Napoleon III fell in love with the Pyrenees and made several stays in the company of Empress Eugenie. His great work at Saint-Sauveur was the realization of an idea that was dear to him: connecting the two banks of the Gavarnie Gave by building a bridge. An "American" and a "wire" design were considered before finally designing a stone bridge of a single arch. Begun immediately, under the leadership of Mr. Bruniquel, Engineer of Roads and Bridges, the work lasted two years and was completed in June 1861. The deck of the bridge is 68 meters in length, and is located 63 m above the Gave. The arch that supports it is 42 m in diameter. The vault rests directly on the steep rocks that border the Gave. The height of the water level at the base of the vault is 40 m; it is 63 m at the keystone and 65 m at the bridge.

To commemorate the memory of the Emperor's stay and its benefits, the Barèges Valley Trade Union Committee erected a column 12 m high, surmounted by a colossal eagle, at the eastern end of the bridge.

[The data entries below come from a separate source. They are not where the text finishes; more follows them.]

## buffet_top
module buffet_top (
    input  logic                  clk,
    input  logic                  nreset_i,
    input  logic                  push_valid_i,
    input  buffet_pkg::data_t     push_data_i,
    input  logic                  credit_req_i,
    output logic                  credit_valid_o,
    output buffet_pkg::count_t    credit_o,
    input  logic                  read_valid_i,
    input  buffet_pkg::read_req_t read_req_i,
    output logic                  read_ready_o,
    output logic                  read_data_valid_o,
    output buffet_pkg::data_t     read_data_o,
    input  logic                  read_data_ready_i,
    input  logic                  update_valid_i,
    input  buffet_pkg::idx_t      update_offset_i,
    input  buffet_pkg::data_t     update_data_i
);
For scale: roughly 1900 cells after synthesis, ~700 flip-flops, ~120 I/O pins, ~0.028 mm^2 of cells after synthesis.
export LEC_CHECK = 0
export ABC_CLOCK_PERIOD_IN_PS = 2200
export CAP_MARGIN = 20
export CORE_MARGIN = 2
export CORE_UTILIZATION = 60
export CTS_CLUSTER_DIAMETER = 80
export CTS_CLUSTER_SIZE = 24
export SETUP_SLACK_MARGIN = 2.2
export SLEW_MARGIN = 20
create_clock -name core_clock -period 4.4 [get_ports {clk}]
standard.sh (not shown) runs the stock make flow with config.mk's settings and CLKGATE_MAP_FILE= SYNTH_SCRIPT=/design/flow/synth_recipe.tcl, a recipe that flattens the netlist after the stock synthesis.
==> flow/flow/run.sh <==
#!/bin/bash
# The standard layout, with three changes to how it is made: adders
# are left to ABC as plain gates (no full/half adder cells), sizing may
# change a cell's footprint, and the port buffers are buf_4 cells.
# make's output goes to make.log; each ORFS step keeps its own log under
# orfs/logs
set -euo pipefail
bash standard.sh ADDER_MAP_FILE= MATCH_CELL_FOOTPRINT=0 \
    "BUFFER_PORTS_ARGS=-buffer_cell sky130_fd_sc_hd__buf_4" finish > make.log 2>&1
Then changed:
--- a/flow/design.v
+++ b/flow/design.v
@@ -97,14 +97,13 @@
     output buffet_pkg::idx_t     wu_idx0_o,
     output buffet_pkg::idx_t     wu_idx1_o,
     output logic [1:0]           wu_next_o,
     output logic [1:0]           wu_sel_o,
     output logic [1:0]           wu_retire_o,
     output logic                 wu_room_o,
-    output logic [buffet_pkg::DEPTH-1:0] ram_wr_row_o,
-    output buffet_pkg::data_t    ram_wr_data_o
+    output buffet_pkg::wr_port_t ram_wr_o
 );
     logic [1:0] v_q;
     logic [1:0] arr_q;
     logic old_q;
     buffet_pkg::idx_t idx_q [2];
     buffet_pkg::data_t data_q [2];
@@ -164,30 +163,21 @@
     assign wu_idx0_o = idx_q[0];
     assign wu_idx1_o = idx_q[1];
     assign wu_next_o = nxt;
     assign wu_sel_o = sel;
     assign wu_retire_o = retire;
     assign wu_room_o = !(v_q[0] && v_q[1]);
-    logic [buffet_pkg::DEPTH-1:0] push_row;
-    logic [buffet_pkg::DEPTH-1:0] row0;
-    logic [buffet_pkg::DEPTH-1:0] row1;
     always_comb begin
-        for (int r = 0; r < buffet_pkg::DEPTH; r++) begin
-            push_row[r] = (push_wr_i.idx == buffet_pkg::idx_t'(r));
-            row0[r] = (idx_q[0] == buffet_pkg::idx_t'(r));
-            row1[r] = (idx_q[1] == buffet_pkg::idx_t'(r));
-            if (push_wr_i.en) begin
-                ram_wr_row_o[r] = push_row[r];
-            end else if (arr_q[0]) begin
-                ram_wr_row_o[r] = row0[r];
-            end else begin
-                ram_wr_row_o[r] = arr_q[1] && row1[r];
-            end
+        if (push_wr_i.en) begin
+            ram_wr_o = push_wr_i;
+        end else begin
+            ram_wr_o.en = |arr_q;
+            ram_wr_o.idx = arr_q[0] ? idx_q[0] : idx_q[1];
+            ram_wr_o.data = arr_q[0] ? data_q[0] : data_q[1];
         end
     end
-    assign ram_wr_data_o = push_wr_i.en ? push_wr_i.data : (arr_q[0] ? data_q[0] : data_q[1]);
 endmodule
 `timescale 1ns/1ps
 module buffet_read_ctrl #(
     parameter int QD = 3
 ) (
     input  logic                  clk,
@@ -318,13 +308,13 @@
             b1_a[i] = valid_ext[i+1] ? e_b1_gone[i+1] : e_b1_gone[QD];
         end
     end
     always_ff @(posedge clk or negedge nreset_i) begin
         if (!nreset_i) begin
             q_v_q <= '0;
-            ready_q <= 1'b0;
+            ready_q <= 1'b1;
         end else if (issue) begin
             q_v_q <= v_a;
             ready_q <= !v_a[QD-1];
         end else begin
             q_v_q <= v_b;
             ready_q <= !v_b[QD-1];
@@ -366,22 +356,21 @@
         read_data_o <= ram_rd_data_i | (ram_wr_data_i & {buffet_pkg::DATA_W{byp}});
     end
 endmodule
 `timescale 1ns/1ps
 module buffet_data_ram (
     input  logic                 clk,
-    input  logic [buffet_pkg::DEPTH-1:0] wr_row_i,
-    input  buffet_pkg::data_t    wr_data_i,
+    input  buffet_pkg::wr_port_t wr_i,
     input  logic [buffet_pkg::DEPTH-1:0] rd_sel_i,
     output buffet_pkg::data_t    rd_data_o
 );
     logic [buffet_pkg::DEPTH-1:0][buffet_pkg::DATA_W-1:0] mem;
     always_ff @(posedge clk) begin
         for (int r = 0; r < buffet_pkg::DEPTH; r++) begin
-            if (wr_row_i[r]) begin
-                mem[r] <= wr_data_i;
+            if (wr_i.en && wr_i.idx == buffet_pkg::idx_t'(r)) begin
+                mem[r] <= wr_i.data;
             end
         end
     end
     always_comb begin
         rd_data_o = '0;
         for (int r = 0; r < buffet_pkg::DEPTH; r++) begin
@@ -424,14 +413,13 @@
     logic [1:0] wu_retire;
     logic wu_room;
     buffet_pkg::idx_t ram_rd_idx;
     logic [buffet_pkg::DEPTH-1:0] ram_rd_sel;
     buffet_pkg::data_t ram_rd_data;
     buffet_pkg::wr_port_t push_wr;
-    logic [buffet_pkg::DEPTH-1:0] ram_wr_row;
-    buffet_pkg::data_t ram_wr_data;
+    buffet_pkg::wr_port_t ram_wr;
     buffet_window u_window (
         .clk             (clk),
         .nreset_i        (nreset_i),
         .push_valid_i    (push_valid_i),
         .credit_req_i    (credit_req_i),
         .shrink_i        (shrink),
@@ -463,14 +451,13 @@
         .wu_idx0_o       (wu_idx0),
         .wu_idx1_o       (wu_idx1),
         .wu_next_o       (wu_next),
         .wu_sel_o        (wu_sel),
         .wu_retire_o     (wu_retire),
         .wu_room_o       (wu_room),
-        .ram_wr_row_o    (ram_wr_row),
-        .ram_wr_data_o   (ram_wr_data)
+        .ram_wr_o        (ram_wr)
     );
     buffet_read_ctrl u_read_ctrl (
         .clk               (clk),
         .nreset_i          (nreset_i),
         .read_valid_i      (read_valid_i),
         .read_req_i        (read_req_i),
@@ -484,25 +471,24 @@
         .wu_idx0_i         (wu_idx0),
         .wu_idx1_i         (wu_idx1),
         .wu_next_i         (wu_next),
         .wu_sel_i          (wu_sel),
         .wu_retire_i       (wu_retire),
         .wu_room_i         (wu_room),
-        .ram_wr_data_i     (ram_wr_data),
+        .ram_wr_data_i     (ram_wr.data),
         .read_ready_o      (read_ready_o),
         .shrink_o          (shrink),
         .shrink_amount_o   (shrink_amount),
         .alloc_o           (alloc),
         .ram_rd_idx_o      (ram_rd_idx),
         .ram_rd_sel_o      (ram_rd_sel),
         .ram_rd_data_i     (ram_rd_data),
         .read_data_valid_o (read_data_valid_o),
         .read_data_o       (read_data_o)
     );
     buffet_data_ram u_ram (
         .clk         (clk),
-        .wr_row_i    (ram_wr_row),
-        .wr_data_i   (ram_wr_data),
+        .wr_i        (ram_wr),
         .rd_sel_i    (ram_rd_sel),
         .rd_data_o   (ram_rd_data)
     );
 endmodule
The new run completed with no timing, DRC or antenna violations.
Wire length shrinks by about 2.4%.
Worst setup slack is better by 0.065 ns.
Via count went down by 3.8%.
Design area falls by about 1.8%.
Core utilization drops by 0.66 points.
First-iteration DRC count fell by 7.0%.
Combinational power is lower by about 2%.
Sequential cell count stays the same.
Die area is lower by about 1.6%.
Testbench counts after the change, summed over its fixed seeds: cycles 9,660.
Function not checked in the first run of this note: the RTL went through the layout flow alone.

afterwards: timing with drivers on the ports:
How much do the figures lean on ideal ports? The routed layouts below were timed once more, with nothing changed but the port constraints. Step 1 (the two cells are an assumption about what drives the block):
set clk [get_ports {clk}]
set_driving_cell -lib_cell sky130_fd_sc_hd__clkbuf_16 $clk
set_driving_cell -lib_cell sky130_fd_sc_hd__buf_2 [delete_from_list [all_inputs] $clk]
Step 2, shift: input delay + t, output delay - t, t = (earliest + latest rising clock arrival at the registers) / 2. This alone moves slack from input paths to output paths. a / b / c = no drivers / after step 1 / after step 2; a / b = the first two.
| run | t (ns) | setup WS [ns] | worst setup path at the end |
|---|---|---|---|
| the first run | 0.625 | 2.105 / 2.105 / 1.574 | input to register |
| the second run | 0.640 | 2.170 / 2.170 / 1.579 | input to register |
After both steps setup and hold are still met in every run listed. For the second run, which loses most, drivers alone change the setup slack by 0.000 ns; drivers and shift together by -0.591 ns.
Optimization exercise on an open flow, not production practice.
RTL: at most simulated, not proved equivalent.
Function not checked: runs 1 and 2.
Power: default activity.

$ cat design/flow/constraint.sdc
create_clock -name core_clock -period 8.0 [get_ports {clk}]
set_input_delay 1.6000 -clock core_clock [delete_from_list [all_inputs] [get_ports {clk}]]
set_output_delay 1.6000 -clock core_clock [all_outputs]
set_load 0.01 [all_outputs]
$ cat design/flow/flow/run.sh
#!/bin/bash
# Standard layout (bash standard.sh) with three changes passed to ORFS:
#  - synthesis maps with flow/abc_area.script in place of ORFS's ABC area
#    script (a copy of ORFS's scripts folder, scripts_abc/, differs from it
#    in that one file; the registers, and every other step, are unchanged);
#  - the port buffers are the smallest buffer, sky130_fd_sc_hd__buf_1;
#  - the clock tree uses clkbuf_4 buffers in clusters of at most 9 sinks,
#    without dummy loads.
# Each tool writes its full output to its own log under orfs/logs/; make's
# own output goes to flow_make.log in this folder.
set -euo pipefail
rm -rf scripts_abc
cp -r "$FLOW_HOME/scripts" scripts_abc
cp flow/abc_area.script scripts_abc/abc_area.script
export BUFFER_PORTS_ARGS="-buffer_cell sky130_fd_sc_hd__buf_1"
export CTS_ARGS="-sink_clustering_enable -repair_clock_nets -buf_list sky130_fd_sc_hd__clkbuf_4 -sink_clustering_size 9 -sink_clustering_max_diameter 50 -dont_use_dummy_load"
bash standard.sh SCRIPTS_DIR="$PWD/scripts_abc" finish > flow_make.log 2>&1
$ cat design/flow/standard.sh
#!/bin/bash
# synth_recipe.tcl (not shown) runs the flow's synth.tcl, then flattens the netlist and writes it again
# the make line also repeats each setting of config.mk as NAME=value (left out here)
make -C /OpenROAD-flow-scripts/flow DESIGN_CONFIG=/design/flow/config.mk WORK_HOME=/design/flow/orfs CLKGATE_MAP_FILE= SYNTH_SCRIPT=/design/flow/synth_recipe.tcl "${@:-finish}"
$ cat design/flow/config.mk
export PLATFORM = sky130hd
export DESIGN_NAME = pulse_train_peak_capture
export DESIGN_NICKNAME = pulse_train_peak_capture
export VERILOG_FILES = /design/flow/design.v
export SDC_FILE = /design/flow/constraint.sdc
export NUM_CORES = 4
export LEC_CHECK = 0
export ABC_AREA = 1
export CAP_MARGIN = 0
export CORE_MARGIN = 2
export CORE_UTILIZATION = 40
export SLEW_MARGIN = 0
$ cat design/flow/design.v
`timescale 1ns / 1ps
package ptpc_pkg;
    localparam int SENSOR_BITS_DEF = 16;
    localparam int US_PER_MS_DEF   = 1000;
    typedef struct packed {
        logic clear;
        logic restart;
        logic track;
    } peak_ctl_t;
endpackage
`timescale 1ns / 1ps
module ptpc_add
#(
    parameter int W = 8,
    parameter int B = 8
)
(
    input  logic [W-1:0] a,
    input  logic [W-1:0] b,
    input  logic         ci,
    output logic [W-1:0] s,
    output logic         co
);
    logic [W-1:0] s0;
    logic         c, k, t;   
    always_comb
    begin
        c = ci;
        for (int lo = 0; lo < W; lo += B)
        begin
            k = (lo == 0) ? ci : 1'b0;
            for (int i = lo; i < lo + B && i < W; i++)
            begin
                s0[i] = a[i] ^ b[i] ^ k;
                k     = (a[i] & b[i]) | (k & (a[i] ^ b[i]));
            end
            if (lo == 0)
            begin
                for (int i = lo; i < lo + B && i < W; i++)
                    s[i] = s0[i];
                c = k;
            end
            else
            begin
                t = 1'b1;
                for (int i = lo; i < lo + B && i < W; i++)
                begin
                    s[i] = s0[i] ^ (c & t);
                    t    = t & s0[i];
                end
                c = k | (c & t);
            end
        end
        co = c;
    end
endmodule
module ptpc_carry
#(
    parameter int W = 8
)
(
    input  logic [W-1:0] a,
    input  logic [W-1:0] b,
    input  logic         ci,
    output logic         co
);
    logic [W:0] c;
    always_comb
    begin
        c[0] = ci;
        for (int i = 0; i < W; i++)
            c[i+1] = (a[i] & b[i]) | (c[i] & (a[i] | b[i]));
    end
    assign co = c[W];
endmodule
module ptpc_peak
#(
    parameter int SENSOR_BITS = ptpc_pkg::SENSOR_BITS_DEF
)
(
    input  logic                        clk,
    input  logic                        load_base,   
    input  logic                        load_peak,   
    input  logic                        track,       
    input  logic                        held,        
    input  logic                        dvalid,      
    input  logic [SENSOR_BITS-1:0]      reading,
    output logic [SENSOR_BITS-1:0]      peak_out,
    output logic signed [SENSOR_BITS:0] delta_out
);
    localparam int N = SENSOR_BITS;
    logic [N-1:0] base_reg;
    logic [N-1:0] peak_reg;
    logic [N:0]   delta_reg;
    logic [N-1:0] dev;
    logic         dev_c;
    ptpc_add #(.W(N), .B(12)) u_dev (.a(reading), .b(~base_reg), .ci(1'b1),
                                    .s(dev), .co(dev_c));
    logic [N-1:0] dm1;
    logic         dm1_b;         
    logic [N-1:0] mag_m1;
    ptpc_add #(.W(N), .B(N)) u_dm1 (.a(delta_reg[N-1:0]), .b('1), .ci(1'b0),
                                    .s(dm1), .co(dm1_b));
    assign mag_m1 = delta_reg[N] ? ~delta_reg[N-1:0] : dm1;
    logic ge_pos, ge_neg, ge;
    ptpc_carry #(.W(N)) u_gep (.a(dev),  .b(~mag_m1), .ci(1'b0), .co(ge_pos));
    ptpc_carry #(.W(N)) u_gen (.a(~dev), .b(~mag_m1), .ci(1'b1), .co(ge_neg));
    assign ge = dev_c ? ge_pos : ge_neg;
    logic take;
    assign take = load_peak || (track && (ge || !dvalid || (!delta_reg[N] && !dm1_b)));
    always_ff @(posedge clk)
    begin
        if (load_base)
            base_reg <= reading;
        if (take)
        begin
            peak_reg  <= reading;
            delta_reg <= {!dev_c, dev};
        end
    end
    assign peak_out  = held ? peak_reg : '0;
    assign delta_out = (held && dvalid) ? delta_reg : '0;
endmodule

The column, consisting of 14 rings, is made of Lourdes stone. The eagle was made at the marble factory of Bagneres. The total height, eagle included, is 14 m. The column bears the inscription: "To their imperial Majesties Napoleon III and the Empress Eugénie, the inhabitants of LUZ St. SAVIOR is grateful".

The bridge was open to traffic in 1861 and in September 1863, Napoleon III finally inaugurated the bridge.